> Material provided:
<file path="src/rtl/cpu_types_pkg.sv">
// Shared CPU types and constants: word type, PC step, and the
// saturating-counter encodings used by the branch predictor.
package cpu_types_pkg;

    typedef logic [31:0] word_t;

    // Sequential fetch step: one 32-bit instruction.
    localparam word_t PC_STEP = 32'd4;

    // Two-bit saturating-counter encodings; the MSB is the taken prediction.
    typedef enum logic [1:0] {
        CTR_STRONG_NT = 2'b00,
        CTR_WEAK_NT   = 2'b01,
        CTR_WEAK_T    = 2'b10,
        CTR_STRONG_T  = 2'b11
    } ctr2_e;

    // Weakly-taken value for a counter of the given width (MSB set, rest clear).
    function automatic int unsigned ctr_weak_taken(input int unsigned bits);
        return 32'd1 << (bits - 32'd1);
    endfunction

endpackage

</file>
<file path="src/rtl/branch_predictor_if.sv">
// Lookup/update bundle between the fetch/resolve pipeline (master)
// and the branch predictor (slave).
interface branch_predictor_if;
    import cpu_types_pkg::*;

    word_t lookup_pc;
    logic  pred_hit;
    logic  pred_taken;
    word_t pred_npc;
    logic  upd_valid;
    word_t upd_pc;
    logic  upd_taken;
    word_t upd_target;
    logic  upd_jump;
    logic  upd_mispredict;

    modport master (
        output lookup_pc, upd_valid, upd_pc, upd_taken, upd_target,
               upd_jump, upd_mispredict,
        input  pred_hit, pred_taken, pred_npc
    );

    modport slave (
        input  lookup_pc, upd_valid, upd_pc, upd_taken, upd_target,
               upd_jump, upd_mispredict,
        output pred_hit, pred_taken, pred_npc
    );
endinterface

</file>
<file path="src/rtl/branch_predictor_sat_counter.sv">
// Next-state logic for one saturating counter: load has priority,
// then increment/decrement clamped at all-ones and zero.
module sat_counter #(
    parameter int WIDTH = 2
) (
    input  logic [WIDTH-1:0] cur,
    input  logic             inc,
    input  logic             dec,
    input  logic             load,
    input  logic [WIDTH-1:0] load_val,
    output logic [WIDTH-1:0] nxt
);
    localparam logic [WIDTH-1:0] CTR_MAX  = {WIDTH{1'b1}};
    localparam logic [WIDTH-1:0] CTR_ZERO = {WIDTH{1'b0}};
    localparam logic [WIDTH-1:0] CTR_ONE  = WIDTH'(32'd1);

    // Select load, clamped step, or hold.
    always_comb begin
        nxt = cur;
        if (load) begin
            nxt = load_val;
        end else if (inc && (cur != CTR_MAX)) begin
            nxt = cur + CTR_ONE;
        end else if (dec && (cur != CTR_ZERO)) begin
            nxt = cur - CTR_ONE;
        end else begin
            nxt = cur;
        end
    end
endmodule

</file>
<file path="src/rtl/branch_predictor.sv">
// Direct-mapped branch target buffer with per-entry saturating counters.
// Lookup is combinational and sees pre-update contents; updates and
// flushes land on the rising CLK edge.
// Optional feature: define BP_STATS_EN to build the lookup/mispredict
// statistics counters; otherwise both stat outputs are tied to zero.
module branch_predictor
    import cpu_types_pkg::*;
#(
    parameter int ENTRIES  = 16,
    parameter int CTR_BITS = 2
) (
    input  logic                CLK,
    input  logic                nRST,
    input  logic                en,
    input  logic                flush_all,
    branch_predictor_if.slave   bp,
    output word_t               stat_lookups,
    output word_t               stat_mispredicts
);
    localparam int IDX   = $clog2(ENTRIES);
    localparam int TAG_W = 30 - IDX;

    localparam logic [CTR_BITS-1:0] CTR_MAX = {CTR_BITS{1'b1}};
    localparam logic [CTR_BITS-1:0] CTR_WT  = CTR_BITS'(ctr_weak_taken(CTR_BITS));
    localparam logic [CTR_BITS-1:0] CTR_WNT = CTR_BITS'(ctr_weak_taken(CTR_BITS) - 32'd1);

    logic                valid_r [ENTRIES];
    logic [TAG_W-1:0]    tag_r   [ENTRIES];
    word_t               tgt_r   [ENTRIES];
    logic [CTR_BITS-1:0] ctr_r   [ENTRIES];

    logic [IDX-1:0]      lk_idx_s;
    logic [TAG_W-1:0]    lk_tag_s;
    logic [IDX-1:0]      up_idx_s;
    logic [TAG_W-1:0]    up_tag_s;
    logic                up_hit_s;
    logic                wr_s;
    logic                ctr_load_s;
    logic [CTR_BITS-1:0] ctr_load_val_s;
    logic [CTR_BITS-1:0] ctr_nxt_s;
    logic                unused_s;

    assign lk_idx_s = bp.lookup_pc[IDX+1:2];
    assign lk_tag_s = bp.lookup_pc[31:IDX+2];
    assign up_idx_s = bp.upd_pc[IDX+1:2];
    assign up_tag_s = bp.upd_pc[31:IDX+2];
    assign unused_s = ^{bp.lookup_pc[1:0], bp.upd_pc[1:0], bp.upd_mispredict};

    // Combinational lookup: hit, direction and next PC (wraps mod 2^32).
    always_comb begin
        bp.pred_hit   = valid_r[lk_idx_s] && (tag_r[lk_idx_s] == lk_tag_s);
        bp.pred_taken = bp.pred_hit && ctr_r[lk_idx_s][CTR_BITS-1];
        if (bp.pred_taken) begin
            bp.pred_npc = tgt_r[lk_idx_s];
        end else begin
            bp.pred_npc = bp.lookup_pc + PC_STEP;
        end
    end

    // Update decode: write on a tag hit or on a taken miss (allocation);
    // jumps and allocations load the counter instead of stepping it.
    always_comb begin
        up_hit_s       = valid_r[up_idx_s] && (tag_r[up_idx_s] == up_tag_s);
        wr_s           = en && bp.upd_valid && !flush_all && (up_hit_s || bp.upd_taken);
        ctr_load_s     = !up_hit_s || bp.upd_jump;
        if (bp.upd_jump) begin
            ctr_load_val_s = CTR_MAX;
        end else begin
            ctr_load_val_s = CTR_WT;
        end
    end

    sat_counter #(.WIDTH(CTR_BITS)) u_sat_counter (
        .cur      (ctr_r[up_idx_s]),
        .inc      (bp.upd_taken),
        .dec      (!bp.upd_taken),
        .load     (ctr_load_s),
        .load_val (ctr_load_val_s),
        .nxt      (ctr_nxt_s)
    );

    // Table state: reset, whole-table invalidate, or single-entry write.
    always_ff @(posedge CLK or negedge nRST) begin
        if (!nRST) begin
            for (int i = 0; i < ENTRIES; i++) begin
                valid_r[i] <= 1'b0;
                tag_r[i]   <= '0;
                tgt_r[i]   <= 32'd0;
                ctr_r[i]   <= CTR_WNT;
            end
        end else if (flush_all) begin
            for (int i = 0; i < ENTRIES; i++) begin
                valid_r[i] <= 1'b0;
            end
        end else if (wr_s) begin
            valid_r[up_idx_s] <= 1'b1;
            tag_r[up_idx_s]   <= up_tag_s;
            tgt_r[up_idx_s]   <= bp.upd_target;
            ctr_r[up_idx_s]   <= ctr_nxt_s;
        end
    end

`ifdef BP_STATS_EN
    word_t stat_lookups_r;
    word_t stat_mispredicts_r;

    // Saturating statistics; unaffected by flush_all.
    always_ff @(posedge CLK or negedge nRST) begin
        if (!nRST) begin
            stat_lookups_r     <= 32'd0;
            stat_mispredicts_r <= 32'd0;
        end else begin
            if (en && (stat_lookups_r != 32'hFFFF_FFFF)) begin
                stat_lookups_r <= stat_lookups_r + 32'd1;
            end
            if (en && bp.upd_valid && bp.upd_mispredict &&
                (stat_mispredicts_r != 32'hFFFF_FFFF)) begin
                stat_mispredicts_r <= stat_mispredicts_r + 32'd1;
            end
        end
    end

    assign stat_lookups     = stat_lookups_r;
    assign stat_mispredicts = stat_mispredicts_r;
`else
    assign stat_lookups     = 32'd0;
    assign stat_mispredicts = 32'd0;
`endif

endmodule

</file>
<file path="src/flat_wrapper.sv">
// flat-port wrapper written by rule: the top's interface ports become plain ports
module branch_predictor_flat import cpu_types_pkg::*;
#(
    parameter int ENTRIES  = 16,
    parameter int CTR_BITS = 2
)
  (CLK, nRST, en, flush_all, stat_lookups, stat_mispredicts, bp_lookup_pc, bp_upd_valid, bp_upd_pc, bp_upd_taken, bp_upd_target, bp_upd_jump, bp_upd_mispredict, bp_pred_hit, bp_pred_taken, bp_pred_npc);
  branch_predictor_if bp_i ();
  input  logic CLK;
  input  logic nRST;
  input  logic en;
  input  logic flush_all;
  output word_t stat_lookups;
  output word_t stat_mispredicts;
  input wire logic [$bits(bp_i.lookup_pc)-1:0] bp_lookup_pc;
  input wire logic [$bits(bp_i.upd_valid)-1:0] bp_upd_valid;
  input wire logic [$bits(bp_i.upd_pc)-1:0] bp_upd_pc;
  input wire logic [$bits(bp_i.upd_taken)-1:0] bp_upd_taken;
  input wire logic [$bits(bp_i.upd_target)-1:0] bp_upd_target;
  input wire logic [$bits(bp_i.upd_jump)-1:0] bp_upd_jump;
  input wire logic [$bits(bp_i.upd_mispredict)-1:0] bp_upd_mispredict;
  output wire logic [$bits(bp_i.pred_hit)-1:0] bp_pred_hit;
  output wire logic [$bits(bp_i.pred_taken)-1:0] bp_pred_taken;
  output wire logic [$bits(bp_i.pred_npc)-1:0] bp_pred_npc;
  assign bp_i.lookup_pc = bp_lookup_pc;
  assign bp_i.upd_valid = bp_upd_valid;
  assign bp_i.upd_pc = bp_upd_pc;
  assign bp_i.upd_taken = bp_upd_taken;
  assign bp_i.upd_target = bp_upd_target;
  assign bp_i.upd_jump = bp_upd_jump;
  assign bp_i.upd_mispredict = bp_upd_mispredict;
  assign bp_pred_hit = bp_i.pred_hit;
  assign bp_pred_taken = bp_i.pred_taken;
  assign bp_pred_npc = bp_i.pred_npc;
  branch_predictor #(.ENTRIES(ENTRIES), .CTR_BITS(CTR_BITS)) u_core (.CLK(CLK), .nRST(nRST), .en(en), .flush_all(flush_all), .bp(bp_i), .stat_lookups(stat_lookups), .stat_mispredicts(stat_mispredicts));
endmodule
</file>
<file path="config.mk">
export PLATFORM = sky130hd
export DESIGN_NAME = branch_predictor_flat
export DESIGN_NICKNAME = d
export VERILOG_FILES = /design/src/rtl/cpu_types_pkg.sv /design/src/rtl/branch_predictor_if.sv /design/src/rtl/branch_predictor_sat_counter.sv /design/src/rtl/branch_predictor.sv /design/src/flat_wrapper.sv
export SDC_FILE = /design/constraint.sdc
export NUM_CORES = 2
export LEC_CHECK = 0
export CAP_MARGIN = 0
export CORE_ASPECT_RATIO = 0.8
export CORE_MARGIN = 1
export CORE_UTILIZATION = 30
export DETAILED_ROUTE_END_ITERATION = 10
export SYNTH_ARGS = -nofsm -noshare
export SYNTH_HDL_FRONTEND = slang
export SYNTH_SLANG_ARGS = --single-unit
</file>
<file path="constraint.sdc">
create_clock -name CLK -period 6.05 [get_ports CLK]
set_input_delay 1.21 -clock CLK [delete_from_list [all_inputs] [get_ports CLK]]
set_output_delay 1.21 -clock CLK [all_outputs]
set_load 0.05 [all_outputs]
</file>
[After elaboration in Yosys (flattened, before gate mapping)]
Index checks and enable logic that the tools add are counted.
Storage, ports and cells
  flip-flop bits (word level): 976
  bits of input ports: 104
  output and inout bits: 98
Operators by class
  add/sub/neg operators: 3
  order comparisons: 3
  equality and inequality tests: 3
  multiplexer cells: 39
  bitwise operators: 4
  reduce and logical (&&, ||, !) cells: 17
Operators with widths (count)
  bitwise mux 512 bit: 1
  bitwise mux 416 bit: 1
  binary-select mux 26 bit (select 4 bit): 2
  2-to-1 mux 26 bit: 5
  binary-select mux 32 bit (select 4 bit): 1
  demux 32 bit (select 4 bit): 1
  2-to-1 mux 32 bit: 4
  demux 26 bit (select 4 bit): 1
  equality test 26 bit: 2
  adder 32 x 3 -> 32 bit, second input constant: 1
  bitwise mux 32 bit: 1
  2-to-1 mux 16 bit: 2
  binary-select mux 2 bit (select 4 bit): 2
  2-to-1 mux 2 bit: 8
  bitwise OR 16 bit: 1
  >= comparator 5 bit, second input constant: 2
  inverter 4 -> 5 bit: 2
  logical AND 1 bit: 9
  binary-select mux 1 bit (select 4 bit): 2
  demux 2 bit (select 4 bit): 1
  2-to-1 mux 1 bit: 6
  less-than comparator 5 x 1 -> 1 bit, second input constant: 1
  demux 1 bit (select 4 bit): 1
  nonzero test 2 bit: 2
  other kinds (7): 10

[Longest topological paths before layout]
  depth after elaboration: 10
  mapped depth: 17

[Cells and area by module]
A second synthesis with hierarchy kept.
Second synthesis, totals
  cell total of the unflattened synthesis: 3269
  area, all modules: 50116.8 µm²
Modules (own cells, without submodules)
  branch_predictor: times used 1, cells an instance 3255, area an instance 49996.7 µm², sequential area each 24443.4 µm²
  sat_counter: times used 1, cells an instance 14, area an instance 120.1 µm², sequential area each 0.0 µm²

[Worst setup path after synthesis]
Ideal clock, no wire load.
  path kind: input to output
  from: input port bp_lookup_pc[2]
  to: output port bp_pred_npc[2]
  arrival time: 5.974 ns
  data required time: 4.840 ns
  slack: -1.134 ns
  cell stages on the path: 14
  buffers on the path: 6
  path through: buf_2 -> buf_2 -> buf_2 -> mux4_2 -> a211oi_1 -> a21oi_1 -> xor2_1 -> nor4_1 -> and4_1 -> clkbuf_1 -> and2_1 -> clkbuf_1 -> clkbuf_1 -> mux2i_1
On the way
  word-level cells in the longest chain between the ends: 8
RTL lines
  from (decl): RTL line flat_wrapper.sv:15  | input wire logic [$bits(bp_i.lookup_pc)-1:0] bp_lookup_pc;
  inverter 4 -> 5 bit (not written as such) *: RTL line branch_predictor.sv:51  | bp.pred_hit = valid_r[lk_idx_s] && (tag_r[lk_idx_s] == lk_tag_s);
  binary-select mux 26 bit (select 4 bit): RTL line branch_predictor.sv:51
  2-to-1 mux 26 bit (not written as such) (2 in a row): RTL line branch_predictor.sv:51
  equality test 26 bit: RTL line branch_predictor.sv:51
  logical AND 1 bit *: RTL line branch_predictor.sv:51
  via bp_pred_hit: RTL line flat_wrapper.sv:22  | output wire logic [$bits(bp_i.pred_hit)-1:0] bp_pred_hit;
  logical AND 1 bit *: RTL line branch_predictor.sv:52  | bp.pred_taken = bp.pred_hit && ctr_r[lk_idx_s][CTR_BITS-1];
  via bp_pred_taken: RTL line flat_wrapper.sv:23  | output wire logic [$bits(bp_i.pred_taken)-1:0] bp_pred_taken;
  2-to-1 mux 32 bit *: RTL line branch_predictor.sv:53  | if (bp.pred_taken) begin
  to (decl): RTL line flat_wrapper.sv:24  | output wire logic [$bits(bp_i.pred_npc)-1:0] bp_pred_npc;
Mark *: on every way through the listed nets, which the timed path passes. The rest lies on a longest branch. The select of a mux whose other input is x is not followed.

[Worst setup path in the final report]
  from: input port bp_lookup_pc[2]
  to: output port bp_pred_npc[21]
On the way
  word-level cells in the longest chain between the ends: 8
RTL lines (RTL line)
  inverter 4 -> 5 bit (not written as such): branch_predictor.sv:51, branch_predictor.sv:52, branch_predictor.sv:54
  binary-select mux 26 bit (select 4 bit): branch_predictor.sv:51
  2-to-1 mux 26 bit (not written as such) (2 in a row): branch_predictor.sv:51
  equality test 26 bit: branch_predictor.sv:51
  logical AND 1 bit: branch_predictor.sv:51
  logical AND 1 bit: branch_predictor.sv:52
  2-to-1 mux 32 bit *: branch_predictor.sv:53
Every way passes the cells marked *; elsewhere a longest branch is shown, timed or not. The select of a mux whose other input is x is not followed.

==> run metrics <==
ys async rst share 100%; synthesized area per cell 15.1 sq um; number of port buffers 134; Power, Total 15900 uW; Post-Syn Instances 3313; worst reg2reg path endpoint u_core.tag_r[200]$_DFFE_PN0P_; Reg2Reg Depth 12; Vias 30900; Reg2Reg Setup Slack 1.52 ns; Critical Path Max Stage Delay 0.53 ns; worst path cell trace buf_8 -> buf_12 -> buf_12 -> mux4_2 -> mux2i_1 -> mux2i_1 -> xnor2_1 -> nand4_1 -> nor3_2 -> and4_1 -> and2_2 -> buf_12 -> mux2_2 -> buf_4; 1st-pass router iterations 6; fillcell total 15700; IO Pins 202; Finished Core Util 35.9%; # hold bufs at CTS 0; area post-placement 0.0560 sq mm; CTS root buffer clkbuf_16; DR WL/cell 25.9 um; Nets 3617; critical path launch point type input port; worst r2r src u_core.tag_r[18]$_DFFE_PN0P_; Worst Skew 0.0470 ns; first-pass GRT wire length 226 mm; CP dominant cell by count buf_12; Final Max Tran Viols 0; Power Density 268 mW/mm^2; status complete, no violations; vias in the first global route 31600; Die Y 368 um; CTS Sinks 976; worst slew pin tran 1.04 ns; Core ar. 0.165 sq mm; slowest library cell on the worst path mux4_2; initial core utilization 30.4%; total CTS buffers 97; Post-CTS Setup Inserts 0; die area 0.169 sq mm; fin area 0.0593 sq mm; row count 133; vias per cell 5.30; Worst slew margin 30.5%; CP startpoint bp_lookup_pc[2]; Worst EP required 4.84 ns; initial DRC count 2497; Final Hold Slack 0.479 ns; Yosys warnings 0; Area Growth Syn to Fin 18.2%; RePlAce Congestion 0.886; DRT antenna net count 0; leak pwr 0.0267 uW; share of layout cells above drive strength 1 48.3%; fin crit period 5.86 ns; Hold Crit Class flip-flop to flip-flop; number of H-tree levels 3; Final setup viols 0; Max Fanout on Critical Path 21; Mapped Area 0.0502 sq mm; total global routing track utilization 18.0%; critical setup path kind input port to output pin; Yosys cell types 71; CTS tree yes; setup TNS 0 ns; CP endpoint bp_pred_npc[21]; Die Width 459 um; Post-synth EDFFs 0; RSZ-0062 raised after global routing false; final hold violations 0; f_max 0.171 GHz; largest cells by area after synthesis dfrtp_1 (48%), mux2_2 (19%), mux4_2 (16%); Detailed Route WL 151 mm; period utilization 96.9%; Synth area leader dfrtp_1; VDD IR max 0.000209 V; HPWL Detailed 103 mm; largest net degree at the start of global routing 136; Clk Latency, worst-skew pair 0.72 ns; clk slew on worst S/H paths 0.06 ns; CP arrival 4.65 ns; Synth top area share 47.9%; count of max-cap constraint violations 0; DRC 0; #FFs+latches synth 976; Overflow after GRT 0; Crit. End Element output pin; initial antenna violation count 20; clk buf depth 3; Top FF cell, synth dfrtp_1; Seq/Total Area, Yosys 48.7%
-- final cells by class --
class / instances / area, sq um / area share (%)
Antenna cell: 7 / 17.5 / 0.0296
Clock buffer: 149 / 2910 / 4.90
Clock inverter: 26 / 313 / 0.528
Inverter: 20 / 75.1 / 0.127
Multi-Input combinational cell: 2010 / 24100 / 40.7
Sequential cell: 976 / 24400 / 41.2
Tap cell: 2227 / 2790 / 4.70
Timing Repair Buffer: 405 / 4600 / 7.77
-- state kept, by name, summed over array words and instances (netlist names) --
| name | cells |
|---|---|
| u_core.ctr_r | 32 |
| u_core.tgt_r | 512 |
| u_core.valid_r | 16 |
| u_core.tag_r | 416 |
-- cells in the mapped netlist, drive strengths merged (7+ instances only) --
library cell    n
o21ai          20
clkbuf        110
mux2          978
xor2           12
o22ai          11
a2bb2oi        29
a21o           16
nand2b         10
nand4           7
inv            18
nor3           14
a22oi          23
dfrtp         960
a21oi          22
nor4           20
nand2          39
xnor2          57
buf           260
and3           20
dfstp          16
mux2i         123
and2            9
nor3b           7
nand3          33
a211oi         11
nor2b          16
mux4          362
nor2           41
-- stage by stage --
step,cells,setup slack [ns]
finish,5820,0.188
global route,5817,0.0521
CTS,5813,0.0838
detailed placement,5638,0.0912
global placement,5638,0.0708
floorplan,3376,0.00138
-- how the worst min path moves through the flow --
stage                                   from                       endpoint  slack [ns]  cells after the start
6_report        u_core.tgt_r[21]$_DFFE_PN0P_   u_core.tgt_r[21]$_DFFE_PN0P_        0.48                      1
5_1_grt         u_core.tgt_r[21]$_DFFE_PN0P_   u_core.tgt_r[21]$_DFFE_PN0P_        0.50                      1
4_1_cts         u_core.tgt_r[21]$_DFFE_PN0P_   u_core.tgt_r[21]$_DFFE_PN0P_        0.48                      1
3_5_place_dp    u_core.tgt_r[21]$_DFFE_PN0P_   u_core.tgt_r[21]$_DFFE_PN0P_        0.47                      1
3_3_place_gp   u_core.tgt_r[135]$_DFFE_PN0P_  u_core.tgt_r[135]$_DFFE_PN0P_        0.46                      1
2_1_floorplan   u_core.tgt_r[37]$_DFFE_PN0P_   u_core.tgt_r[37]$_DFFE_PN0P_        0.45                      1
-- report_power, final --
| part | switching (uW) | internal (uW) | leakage (uW) |
|---|---|---|---|
| sequential | 338 | 7080 | 0.0132 |
| combinational | 1120 | 1110 | 0.0118 |
| clock | 2680 | 3520 | 0.00159 |
| total | 4140 | 11700 | 0.0267 |
-- cells by family (layout without fill, tap and decap cells) --
| family | after synthesis | after routing | share of synthesized area [%] |
|---|---|---|---|
| AOI/OAI and AO/OA | 181 | 181 | 2.69 |
| adders and majority gates | 3 | 3 | 0.0749 |
| and+or+nand+nor | 230 | 230 | 2.62 |
| other | 1 | 71 | 0.00748 |
| buffers and inverters | 390 | 600 | 3.99 |
| DFF | 976 | 976 | 48.7 |
| muxes | 1463 | 1463 | 40.7 |
| xor gates and xnor gates | 69 | 69 | 1.21 |
-- cell usage in the layout, fill, tap and decap left out, types with 12 or more instances in the layout --
cell type / Yosys / layout
xnor2_1: 57 / 57
mux2_2: 856 / 856
buf_4: 75 / 204
a21o_1: 16 / 16
inv_1: 18 / 18
mux4_2: 362 / 362
and3_1: 20 / 20
clkbuf_1: 110 / 27
a21oi_1: 22 / 22
clkbuf_8: 0 / 24
conb_1: 1 / 64
a2bb2oi_1: 29 / 29
xor2_1: 12 / 12
nor2b_1: 16 / 16
nor3_1: 14 / 13
mux2i_1: 123 / 122
dfstp_2: 16 / 16
a22oi_1: 23 / 23
dfrtp_1: 960 / 960
nand3_1: 33 / 33
o21ai_0: 20 / 12
clkinv_2: 0 / 16
nor2_1: 41 / 39
mux2_1: 122 / 122
nand2_1: 39 / 39
clkdlybuf4s50_1: 0 / 91
clkbuf_16: 0 / 100
buf_12: 0 / 104
-- worst max-delay path, delay by kind of cell --
family        cells  cell delay [ns]
xor+xnor          1             0.25
buf+inv           5             1.00
mux               4             1.19
simple gates      4             0.94
-- metal layers --
metal / share of wire, % / vias to the layer above / GRT usage [%]
met5: 0.0080 / - / 0
met1: 46 / 16900 / 26.1
met2: 46 / 917 / 27.7
met3: 5.3 / 185 / 2.79
met4: 2.3 / 2 / 4.74
li1: - / 12900 / -
-- timing repair --
item | 4_1_cts | 5_1_grt
hold endpoints to repair | 0 | 0
setup endpoints to repair | 0 | 3
resized for setup | 0 | 1
Power figures use the tool's default switching activity.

> Problem requirements: Please output the lines of the listing above that fall in the stretch from the one with "-- final cells" through the one with "u_core.tag_r | 416 |", exactly and only those.

> Solution:
-- final cells by class --
class / instances / area, sq um / area share (%)
Antenna cell: 7 / 17.5 / 0.0296
Clock buffer: 149 / 2910 / 4.90
Clock inverter: 26 / 313 / 0.528
Inverter: 20 / 75.1 / 0.127
Multi-Input combinational cell: 2010 / 24100 / 40.7
Sequential cell: 976 / 24400 / 41.2
Tap cell: 2227 / 2790 / 4.70
Timing Repair Buffer: 405 / 4600 / 7.77
-- state kept, by name, summed over array words and instances (netlist names) --
| name | cells |
|---|---|
| u_core.ctr_r | 32 |
| u_core.tgt_r | 512 |
| u_core.valid_r | 16 |
| u_core.tag_r | 416 |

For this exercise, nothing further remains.